Read the data below. Every line holding the string "gates" must be copied.

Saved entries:
-.-.-
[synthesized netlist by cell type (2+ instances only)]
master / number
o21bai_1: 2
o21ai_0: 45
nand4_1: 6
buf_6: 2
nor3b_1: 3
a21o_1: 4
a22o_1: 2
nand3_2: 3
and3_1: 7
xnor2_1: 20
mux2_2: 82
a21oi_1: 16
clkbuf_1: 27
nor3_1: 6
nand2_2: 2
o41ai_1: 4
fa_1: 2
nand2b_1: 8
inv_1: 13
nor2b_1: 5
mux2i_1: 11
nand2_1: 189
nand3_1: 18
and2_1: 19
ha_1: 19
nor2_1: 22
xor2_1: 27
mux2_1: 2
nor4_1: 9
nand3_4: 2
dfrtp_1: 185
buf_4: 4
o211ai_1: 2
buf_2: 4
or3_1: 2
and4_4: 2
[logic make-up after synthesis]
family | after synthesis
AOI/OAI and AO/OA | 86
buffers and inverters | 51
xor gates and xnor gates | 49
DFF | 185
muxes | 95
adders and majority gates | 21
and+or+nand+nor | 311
-.-.-
[Expected output]:
xor gates and xnor gates | 49
adders and majority gates | 21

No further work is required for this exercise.